FH measures access to civil liberties (eg: right to privacy, freedom of speech, right to fair trial) and political rights (eg: freedom of association, right to assemble, right to seek legal remedy) in various democracies. These ideas largely stem from a broad understanding of human rights.
FH recently ‘downgraded’ India from ‘free’ to ‘partly free’. Other countries that seem to have dashed the think tank’s hopes by failing to make democratic gains are Hong Kong, Ethiopia, Belarus, Algeria, and Venezuela.
The report seems to diagnose the symptoms of decay in neoliberal democracy alone. It concedes that the pandemic has forced many governments around the world to take on a more authoritarian approach to governance – for instance, many of us surrendered our right to assemble and protest in public spaces despite being in the throes of collective anguish about various new legislations in the country.
However, it fails to identify the role of the internet and other technologies largely developed in the US that have been aggressively globalised and slow to adopt feedback in terms of creating inclusive community guidelines that protect the interests of vulnerable communities online.
The criticisms about FH’s inclination to be a flagbearer of US’s ideals of democracy also seem to be valid: despite consistent reports of systemic voter suppression in parts of the country dominated by black and Native Americans, and several other instances of denying protection or affirmative action for communities of differing racial and ethnic profiles, it seems to have deemed the US a free country.
The fact of the matter remains that India has consistently denied the rights of several communities over the 7-odd decades that it has called itself independent. The caste system, racism, colourism, and cis-heteronormativity dictates our success in public lives as well as in accessing our basic human rights.
Although the authoritarianism of the state has ben notoriously obtrusive in recent times, made even more evident by the public theater of the mainstream media, this is nothing new.
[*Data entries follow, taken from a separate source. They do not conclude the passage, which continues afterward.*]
**src/rtl/core/assert_macros.svh**
```systemverilog
// Concurrent assertion helpers, clocked on clk and quiet while rst is high.
`ifndef ASSERT_MACROS_SVH
`define ASSERT_MACROS_SVH

`define ASSERT_RST(label, prop, msg) \
  label: assert property (@(posedge clk) disable iff (rst) prop) else $error(msg);

`define ASSERT_IMPL(label, ante, cons, msg) \
  `ASSERT_RST(label, (ante) |-> (cons), msg)

`endif

```
**src/rtl/core/ihd_pkg.sv**
```systemverilog
package ihd_pkg;

  localparam int unsigned HDR_LEN = 16;

  localparam logic [7:0] MAGIC_0 = 8'h4E;
  localparam logic [7:0] MAGIC_1 = 8'h45;
  localparam logic [7:0] MAGIC_2 = 8'h53;
  localparam logic [7:0] MAGIC_3 = 8'h1A;

  localparam logic [7:0] FMT_MASK  = 8'h0C;
  localparam logic [7:0] FMT_NES2  = 8'h08;
  localparam logic [3:0] EXP_NIB   = 4'hF;

  localparam int unsigned PRG_UNIT_SHIFT = 14;
  localparam int unsigned CHR_UNIT_SHIFT = 13;
  localparam logic [8:0]  PRG_ZERO_BANKS = 9'd256;
  localparam int unsigned TRAINER_BYTES  = 512;

  localparam int unsigned MID_DEPTH_DEF = 2;
  localparam int unsigned OUT_DEPTH_DEF = 2;

  typedef enum logic [1:0] {
    STATUS_OK       = 2'd0,
    STATUS_SHORT    = 2'd1,
    STATUS_BAD_MAGIC = 2'd2,
    STATUS_BAD_SIZE = 2'd3
  } status_t;

  // Full header, byte 0 in the lowest lane.
  typedef logic [HDR_LEN-1:0][7:0] header_t;

  typedef struct packed {
    status_t     status;
    logic [11:0] mapper_number;
    logic [31:0] prg_size;
    logic [31:0] chr_size;
    logic [7:0]  flags_six;
    logic [7:0]  flags_seven;
    logic        is_nes2;
  } result_t;

endpackage

```
**src/rtl/core/ihd_fifo.sv**
```systemverilog
`include "assert_macros.svh"

module ihd_fifo #(
  parameter int unsigned WIDTH = 8,
  parameter int unsigned DEPTH = 2
) (
  input  logic             clk,
  input  logic             rst,
  input  logic             push,
  input  logic [WIDTH-1:0] wdata,
  output logic             full,
  input  logic             pop,
  output logic [WIDTH-1:0] rdata,
  output logic             empty
);

  localparam int unsigned PTR_W = (DEPTH > 1) ? $clog2(DEPTH) : 1;
  localparam int unsigned CNT_W = $clog2(DEPTH + 1);

  logic [WIDTH-1:0] mem [DEPTH];
  logic [PTR_W-1:0] wr_ptr;
  logic [PTR_W-1:0] rd_ptr;
  logic [CNT_W-1:0] count;
  logic             do_push;
  logic             do_pop;

  assign full    = (count == CNT_W'(DEPTH));
  assign empty   = (count == '0);
  assign do_push = push && !full;
  assign do_pop  = pop && !empty;
  assign rdata   = mem[rd_ptr];

  always_ff @(posedge clk) begin
    if (rst) begin
      wr_ptr <= '0;
      rd_ptr <= '0;
      count  <= '0;
    end else begin
      if (do_push) begin
        wr_ptr <= (wr_ptr == PTR_W'(DEPTH - 1)) ? '0 : wr_ptr + PTR_W'(1);
      end
      if (do_pop) begin
        rd_ptr <= (rd_ptr == PTR_W'(DEPTH - 1)) ? '0 : rd_ptr + PTR_W'(1);
      end
      if (do_push && !do_pop) begin
        count <= count + CNT_W'(1);
      end else if (do_pop && !do_push) begin
        count <= count - CNT_W'(1);
      end
    end
  end

  always_ff @(posedge clk) begin
    if (do_push) begin
      mem[wr_ptr] <= wdata;
    end
  end

  `ASSERT_RST(a_count_bound, count <= CNT_W'(DEPTH), "fifo count beyond depth")
  `ASSERT_IMPL(a_push_shows, do_push && !do_pop, ##1 !empty, "pushed beat not visible")

endmodule

```
**src/rtl/core/ihd_front.sv**
```systemverilog
`include "assert_macros.svh"

module ihd_front (
  input  logic             clk,
  input  logic             rst,
  input  logic             push,
  input  logic             stall,
  input  logic [7:0]       header_byte,
  input  logic             start_of_header,
  output logic             rec_push,
  output ihd_pkg::header_t rec
);

  localparam int unsigned STORE_N = ihd_pkg::HDR_LEN - 1;
  localparam int unsigned IDX_W   = $clog2(STORE_N);
  localparam logic [4:0]  POS_END = 5'(ihd_pkg::HDR_LEN);
  localparam logic [4:0]  POS_LAST = 5'(ihd_pkg::HDR_LEN - 1);

  logic [7:0] store [STORE_N];
  logic [4:0] byte_position;
  logic [4:0] byte_position_next;
  logic [4:0] pos;
  logic       accept;
  logic       in_hdr;

  assign accept   = push && !stall;
  assign pos      = start_of_header ? 5'd0 : byte_position;
  assign in_hdr   = (pos < POS_END);
  assign rec_push = accept && (pos == POS_LAST);
  assign byte_position_next = in_hdr ? pos + 5'd1 : POS_END;

  always_comb begin
    for (int i = 0; i < STORE_N; i++) begin
      rec[i] = store[i];
    end
    rec[STORE_N] = header_byte;
  end

  always_ff @(posedge clk) begin
    if (rst) begin
      byte_position <= '0;
    end else if (accept) begin
      byte_position <= byte_position_next;
    end
  end

  // Last byte goes straight into the record, so only the first fifteen are kept.
  always_ff @(posedge clk) begin
    if (accept && in_hdr && pos != POS_LAST) begin
      store[pos[IDX_W-1:0]] <= header_byte;
    end
  end

  `ASSERT_RST(a_pos_bound, byte_position <= POS_END, "byte position past end")
  `ASSERT_IMPL(a_done_park, rec_push, ##1 byte_position == POS_END,
    "position not parked after last byte")

endmodule

```
**src/rtl/core/ihd_back.sv**
```systemverilog
`include "assert_macros.svh"

module ihd_back (
  input  logic             clk,
  input  logic             rst,
  input  logic [31:0]      file_size,
  input  logic             rec_empty,
  input  ihd_pkg::header_t rec,
  output logic             rec_pop,
  input  logic             res_full,
  output logic             res_push,
  output ihd_pkg::result_t res
);

  typedef struct packed {
    logic        ok;
    logic [31:0] bytes;
  } size_dec_t;

  // NES 2.0 size field: plain count times unit, or exponent-multiplier form.
  function automatic size_dec_t nes2_size(input logic [7:0] lsb, input logic [3:0] nib,
                                          input logic is_prg);
    size_dec_t   d;
    logic [34:0] val;
    logic [34:0] cnt;
    d.ok = 1'b1;
    d.bytes = '0;
    if (nib != ihd_pkg::EXP_NIB) begin
      cnt = {23'd0, nib, lsb};
      val = is_prg ? (cnt << ihd_pkg::PRG_UNIT_SHIFT) : (cnt << ihd_pkg::CHR_UNIT_SHIFT);
    end else begin
      cnt = {32'd0, lsb[1:0], 1'b1};
      val = cnt << lsb[6:2];
      if (lsb[7]) begin
        d.ok = 1'b0;
      end
    end
    if (val[34:32] != 3'd0) begin
      d.ok = 1'b0;
    end
    if (d.ok) begin
      d.bytes = val[31:0];
    end
    return d;
  endfunction

  typedef struct packed {
    ihd_pkg::status_t pre_status;
    logic             size_ok;
    logic             trainer;
    logic [11:0]      mapper_number;
    logic [31:0]      prg_size;
    logic [31:0]      chr_size;
    logic [7:0]       flags_six;
    logic [7:0]       flags_seven;
    logic             is_nes2;
  } stage_t;

  stage_t      s1;
  stage_t      s1_next;
  logic        s1_valid;
  logic        s1_load;
  size_dec_t   prg_dec;
  size_dec_t   chr_dec;
  logic [8:0]  prg_banks;
  logic        archaic;
  logic [33:0] expected;
  logic        fits;

  assign res_push = s1_valid && !res_full;
  assign s1_load  = !rec_empty && (!s1_valid || res_push);
  assign rec_pop  = s1_load;

  // Classify and size the header.
  always_comb begin
    s1_next   = '0;
    prg_dec   = nes2_size(rec[4], rec[9][3:0], 1'b1);
    chr_dec   = nes2_size(rec[5], rec[9][7:4], 1'b0);
    prg_banks = (rec[4] == 8'd0) ? ihd_pkg::PRG_ZERO_BANKS : {1'b0, rec[4]};
    archaic   = (rec[12] | rec[13] | rec[14] | rec[15]) != 8'd0;

    s1_next.flags_six   = rec[6];
    s1_next.flags_seven = rec[7];
    s1_next.is_nes2     = (rec[7] & ihd_pkg::FMT_MASK) == ihd_pkg::FMT_NES2;
    s1_next.trainer     = rec[6][2];
    if (s1_next.is_nes2) begin
      s1_next.mapper_number = {rec[8][3:0], rec[7][7:4], rec[6][7:4]};
      s1_next.prg_size      = prg_dec.bytes;
      s1_next.chr_size      = chr_dec.bytes;
      s1_next.size_ok       = prg_dec.ok && chr_dec.ok && (prg_dec.bytes != 32'd0);
    end else begin
      s1_next.mapper_number = {4'd0, archaic ? 4'd0 : rec[7][7:4], rec[6][7:4]};
      s1_next.prg_size      = {9'd0, prg_banks, 14'd0};
      s1_next.chr_size      = {11'd0, rec[5], 13'd0};
      s1_next.size_ok       = 1'b1;
    end

    if (file_size < 32'(ihd_pkg::HDR_LEN)) begin
      s1_next.pre_status = ihd_pkg::STATUS_SHORT;
    end else if (rec[0] != ihd_pkg::MAGIC_0 || rec[1] != ihd_pkg::MAGIC_1 ||
                 rec[2] != ihd_pkg::MAGIC_2 || rec[3] != ihd_pkg::MAGIC_3) begin
      s1_next.pre_status = ihd_pkg::STATUS_BAD_MAGIC;
    end else begin
      s1_next.pre_status = ihd_pkg::STATUS_OK;
    end
  end

  always_ff @(posedge clk) begin
    if (rst) begin
      s1_valid <= 1'b0;
    end else if (s1_load) begin
      s1_valid <= 1'b1;
    end else if (res_push) begin
      s1_valid <= 1'b0;
    end
  end

  always_ff @(posedge clk) begin
    if (s1_load) begin
      s1 <= s1_next;
    end
  end

  // Length check: header, optional trainer, PRG and CHR must fit in the image.
  assign expected = 34'(ihd_pkg::HDR_LEN) +
                    (s1.trainer ? 34'(ihd_pkg::TRAINER_BYTES) : 34'd0) +
                    {2'd0, s1.prg_size} + {2'd0, s1.chr_size};
  assign fits = expected <= {2'd0, file_size};

  always_comb begin
    res = '0;
    case (s1.pre_status)
      ihd_pkg::STATUS_SHORT:     res.status = ihd_pkg::STATUS_SHORT;
      ihd_pkg::STATUS_BAD_MAGIC: res.status = ihd_pkg::STATUS_BAD_MAGIC;
      default: begin
        res.mapper_number = s1.mapper_number;
        res.flags_six     = s1.flags_six;
        res.flags_seven   = s1.flags_seven;
        res.is_nes2       = s1.is_nes2;
        if (s1.size_ok && fits) begin
          res.status   = ihd_pkg::STATUS_OK;
          res.prg_size = s1.prg_size;
          res.chr_size = s1.chr_size;
        end else begin
          res.status = ihd_pkg::STATUS_BAD_SIZE;
        end
      end
    endcase
  end

  `ASSERT_IMPL(a_s1_hold, s1_valid && !res_push, ##1 s1_valid, "decoded header dropped")
  `ASSERT_IMPL(a_pop_fill, rec_pop, ##1 s1_valid, "popped record not staged")

endmodule

```
**src/rtl/core/ines_header_decoder_top.sv**
```systemverilog
// Header decoder: one header byte accepted per cycle while full is low.
// A result goes through the record queue, stage s1 and the result queue.
// Throughput: one byte per cycle unless full, one result per sixteen-byte header.
// full follows the record queue between the byte collector and the decoder.
// Reset (rst, synchronous, active high) clears file_size, byte position and queues.
module ines_header_decoder_top #(
  parameter int unsigned MID_DEPTH = ihd_pkg::MID_DEPTH_DEF,
  parameter int unsigned OUT_DEPTH = ihd_pkg::OUT_DEPTH_DEF
) (
  input  logic        clk,
  input  logic        rst,
  input  logic        push,
  output logic        full,
  input  logic [7:0]  header_byte,
  input  logic        start_of_header,
  output logic        empty,
  input  logic        pop,
  output logic [1:0]  status,
  output logic [11:0] mapper_number,
  output logic [31:0] prg_size,
  output logic [31:0] chr_size,
  output logic [7:0]  flags_six,
  output logic [7:0]  flags_seven,
  output logic        is_nes2,
  input  logic        cfg_we,
  input  logic [31:0] cfg_wdata
);

  localparam int unsigned HDR_W = $bits(ihd_pkg::header_t);
  localparam int unsigned RES_W = $bits(ihd_pkg::result_t);

  logic [31:0]      file_size;
  logic             rec_push;
  ihd_pkg::header_t rec_in;
  ihd_pkg::header_t rec_out;
  logic             rec_full;
  logic             rec_empty;
  logic             rec_pop;
  logic             res_push;
  logic             res_full;
  ihd_pkg::result_t res_in;
  ihd_pkg::result_t res_out;

  always_ff @(posedge clk) begin
    if (rst) begin
      file_size <= '0;
    end else if (cfg_we) begin
      file_size <= cfg_wdata;
    end
  end

  assign full = rec_full;

  ihd_front u_front (
    .clk             (clk),
    .rst             (rst),
    .push            (push),
    .stall           (rec_full),
    .header_byte     (header_byte),
    .start_of_header (start_of_header),
    .rec_push        (rec_push),
    .rec             (rec_in)
  );

  ihd_fifo #(
    .WIDTH (HDR_W),
    .DEPTH (MID_DEPTH)
  ) u_rec_q (
    .clk   (clk),
    .rst   (rst),
    .push  (rec_push),
    .wdata (rec_in),
    .full  (rec_full),
    .pop   (rec_pop),
    .rdata (rec_out),
    .empty (rec_empty)
  );

  ihd_back u_back (
    .clk       (clk),
    .rst       (rst),
    .file_size (file_size),
    .rec_empty (rec_empty),
    .rec       (rec_out),
    .rec_pop   (rec_pop),
    .res_full  (res_full),
    .res_push  (res_push),
    .res       (res_in)
  );

  ihd_fifo #(
    .WIDTH (RES_W),
    .DEPTH (OUT_DEPTH)
  ) u_res_q (
    .clk   (clk),
    .rst   (rst),
    .push  (res_push),
    .wdata (res_in),
    .full  (res_full),
    .pop   (pop),
    .rdata (res_out),
    .empty (empty)
  );

  assign status        = res_out.status;
  assign mapper_number = res_out.mapper_number;
  assign prg_size      = res_out.prg_size;
  assign chr_size      = res_out.chr_size;
  assign flags_six     = res_out.flags_six;
  assign flags_seven   = res_out.flags_seven;
  assign is_nes2       = res_out.is_nes2;

endmodule

```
The shift in political tools has been fuelled by social media and other technologies that refuse to accept accountability, similar to the trite argument that ‘guns don’t kill people, people do’ that glosses over the culture that made it opportune for gun violence to take root and exacerbate.
In short, yes, the Freedom House thinks India is only partly-free in 2021, and while this may be true, the semantics of our historical freedom are debatable to begin with.